WHAT YOU WILL DO
For the material that follows, list every line containing the word "simulation".

********

From an optimization exercise on the open Yosys and OpenROAD flow, aimed at small area; shortcuts taken in it are not production practice. In this exercise RTL edits were held to simulation tests only and were not proved equivalent to the original. Power and IR drop assume default switching activity.

==> flow/design.v <==
package inst_fetch_queue_pkg;
  localparam int unsigned DATA_WIDTH = 32;
  localparam logic [6:0]  OPC_JAL    = 7'h6f;
  function automatic logic is_jal(input logic [DATA_WIDTH-1:0] inst);
    is_jal = inst[6:0] == OPC_JAL;
  endfunction
  function automatic logic [31:0] predict_npc(input logic [31:0]           pc,
                                              input logic [DATA_WIDTH-1:0] inst,
                                              input logic                  jal);
    logic        neg, step, run;
    logic [20:0] off;
    logic [21:0] lo;
    neg = jal & inst[31];
    off = jal ? {inst[31], inst[19:12], inst[20], inst[30:21], 1'b0} : 21'd4;
    lo  = {1'b0, pc[20:0]} + {1'b0, off};
    step = lo[21] ^ neg;
    run  = step;
    predict_npc[20:0] = lo[20:0];
    for (int i = 21; i < 32; i++) begin
      predict_npc[i] = pc[i] ^ run;
      run = run & (pc[i] ^ neg);
    end
  endfunction
endpackage
module fetch_fifo
#(
  parameter int unsigned Depth = 16
) (
  input  logic                                        clk_in,
  input  logic                                        rst_in,
  input  logic                                        clear_i,
  input  logic                                        enq_i,
  input  logic                                        deq_i,
  input  logic [inst_fetch_queue_pkg::DATA_WIDTH-1:0] enq_data_i,
  output logic                                        valid_o,
  output logic                                        full_o,
  output logic [inst_fetch_queue_pkg::DATA_WIDTH-1:0] head_o,
  output logic                                        head_jal_o
);
  localparam int unsigned W    = inst_fetch_queue_pkg::DATA_WIDTH;
  localparam int unsigned PtrW = $clog2(Depth);
  logic [(Depth-1)*W-1:0] mem_q;        
  logic [W-1:0]           head_q;       
  logic                   head_jal_q;   
  logic [PtrW-1:0]        last_q;       
  logic                   valid_q;
  logic [Depth-1:0]       pos;          
  logic                   one_or_less;
  logic                   mem_enq;
  logic [W-1:0]           mem_out, head_d;
  always_comb begin
    for (int i = 0; i < Depth; i++) begin
      pos[i] = valid_q & (last_q == PtrW'(i));
    end
  end
  assign one_or_less = ~valid_q | (last_q == '0);
  assign mem_enq     = enq_i & valid_q & ~(deq_i & pos[0]);
  always_ff @(posedge clk_in) begin
    if (mem_enq) begin
      mem_q <= {mem_q[(Depth-2)*W-1:0], enq_data_i};
    end
  end
  always_comb begin
    mem_out = '0;
    for (int i = 0; i < Depth - 1; i++) begin
      mem_out = mem_out | (mem_q[i*W +: W] & {W{pos[i+1]}});
    end
  end
  assign head_d = mem_out | (enq_data_i & {W{one_or_less}});
  always_ff @(posedge clk_in) begin
    if (deq_i | (enq_i & ~valid_q)) begin
      head_q     <= head_d;
      head_jal_q <= inst_fetch_queue_pkg::is_jal(head_d);
    end
  end
  always_ff @(posedge clk_in or negedge rst_in) begin
    if (!rst_in) begin
      last_q  <= '0;
      valid_q <= 1'b0;
    end else if (clear_i) begin
      last_q  <= '0;
      valid_q <= 1'b0;
    end else if (enq_i & ~deq_i) begin
      last_q  <= valid_q ? last_q + PtrW'(1) : '0;
      valid_q <= 1'b1;
    end else if (deq_i & ~enq_i) begin
      last_q  <= last_q - PtrW'(1);
      valid_q <= last_q != '0;
    end
  end
  assign head_o     = head_q;
  assign head_jal_o = head_jal_q;
  assign valid_o    = valid_q;
  assign full_o     = pos[Depth-1];
endmodule
Background: an optimization exercise with open tools, aiming at small area, a short achievable clock period and few clock cycles. Do not read the settings as production practice.
Only simulation tests tie the RTL to the original design; equivalence was not proved.
No activity file was given, so power comes from the tool's default toggle rates.

## flow/design.v (module list and top-level ports; edited modules follow where they fit)
// module ssd_div6: 54 lines
// module ssd_sq2: 346 lines
// module ssd_sq1: 264 lines
// module ssd_sqrt_top4: 27 lines
// module ssd_sqrt_row: 18 lines
// module step_spike_detector: 271 lines
module step_spike_detector (
    input  logic        i_clk,
    input  logic        i_rst_n,
    input  logic        i_in_valid,
    output logic        o_in_ready,
    input  logic        i_in_operation,
    input  logic [12:0] i_in_accel_x,
    input  logic [12:0] i_in_accel_y,
    input  logic [12:0] i_in_accel_z,
    output logic        o_out_valid,
    input  logic        i_out_ready,
    output logic        o_out_step_detected,
    output logic [12:0] o_out_current_magnitude,
    output logic [12:0] o_out_baseline_magnitude,
    input  logic        i_cfg_we,
    input  logic [0:0]  i_cfg_idx,
    input  logic [12:0] i_cfg_data
);
  // ...
==> flow/flow/run.sh <==
#!/bin/bash
set -euo pipefail
bash standard.sh SETUP_SLACK_MARGIN=6.7 finish > standard_flow.log 2>&1
==> flow/standard.sh <==
#!/bin/bash
# synth_recipe.tcl (not shown) runs the flow's synth.tcl, then flattens the netlist and writes it again
# the make line also repeats each setting of config.mk as NAME=value (left out here)
make -C /OpenROAD-flow-scripts/flow DESIGN_CONFIG=/design/flow/config.mk WORK_HOME=/design/flow/orfs CLKGATE_MAP_FILE= SYNTH_SCRIPT=/design/flow/synth_recipe.tcl "${@:-finish}"
==> flow/config.mk <==
export PLATFORM = sky130hd
export DESIGN_NAME = step_spike_detector
export DESIGN_NICKNAME = step_spike_detector
export VERILOG_FILES = /design/flow/design.v
export SDC_FILE = /design/flow/constraint.sdc
export NUM_CORES = 4
export LEC_CHECK = 0
export CAP_MARGIN = 20
export CORE_MARGIN = 2
export CORE_UTILIZATION = 40
export CTS_BUF_LIST = sky130_fd_sc_hd__clkbuf_8 sky130_fd_sc_hd__clkbuf_16
export CTS_CLUSTER_DIAMETER = 80
export CTS_CLUSTER_SIZE = 20
export SLEW_MARGIN = 20
==> flow/constraint.sdc <==
create_clock -name core_clock -period 10.0 [get_ports {i_clk}]
set_input_delay 2.0000 -clock core_clock [delete_from_list [all_inputs] [get_ports {i_clk}]]
set_output_delay 2.0000 -clock core_clock [all_outputs]
set_load 0.01 [all_outputs]
==> impl_metrics.json, run 1 <==
{
  "slew_viol_final": 0,
  "combinationalPower_mw": 7.10,
  "reg2reg_slack_ns": 6.60,
  "hold_slack_ns": 0.412,
  "start_util_pct": 40.5,
  "status": "timing/DRC/antenna clean",
  "num_io_pins": 88,
  "ys_seq_area_share_pct": 54.1,
  "synthSimpleGateAreaFrac_pct": 10.6,
  "wl_per_cell_um": 16.8,
  "critPathKind": "flip-flop to flip-flop",
  "power_switching_mw": 5.48,
  "buffers_excl_clock": 214,
  "crit_family": "adder cells",
  "dp_slack_ns": 5.81,
  "syn_area_mm2": 0.0494,
  "synth_edf_count": 775,
  "route.met3.wl_mm": 3.17,
  "met1_length_mm": 45.5,
  "seq_cell_count": 949,
  "finalPower_mw": 15.2,
  "pwr-share-clk_pct": 16.4,
  "seqCellArea_mm2": 0.0268,
  "clock.fmax_mhz": 294,
  "nets": 4743,
  "core-area_mm2": 0.122,
  "first_pass_iters": 5,
  "fin_skew_ns": 0.0326,
  "die_area_mm2": 0.126,
  "finalSetupViolations": 0,
  "synth.distinct_cells": 92,
  "synth_area_leaders": "edfxtp_1, fa_1, dfxtp_1, ha_1, inv_1",
  "combPwrFrac_pct": 46.8,
  "r2r_start": "r_m[0][3]$_DFFE_PP_",
  "hold_buffers": 0
}
Testbench counts, summed over its fixed seeds: cycles 8,452.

********

ANSWER TO THIS PROBLEM
From an optimization exercise on the open Yosys and OpenROAD flow, aimed at small area; shortcuts taken in it are not production practice. In this exercise RTL edits were held to simulation tests only and were not proved equivalent to the original. Power and IR drop assume default switching activity.
Only simulation tests tie the RTL to the original design; equivalence was not proved.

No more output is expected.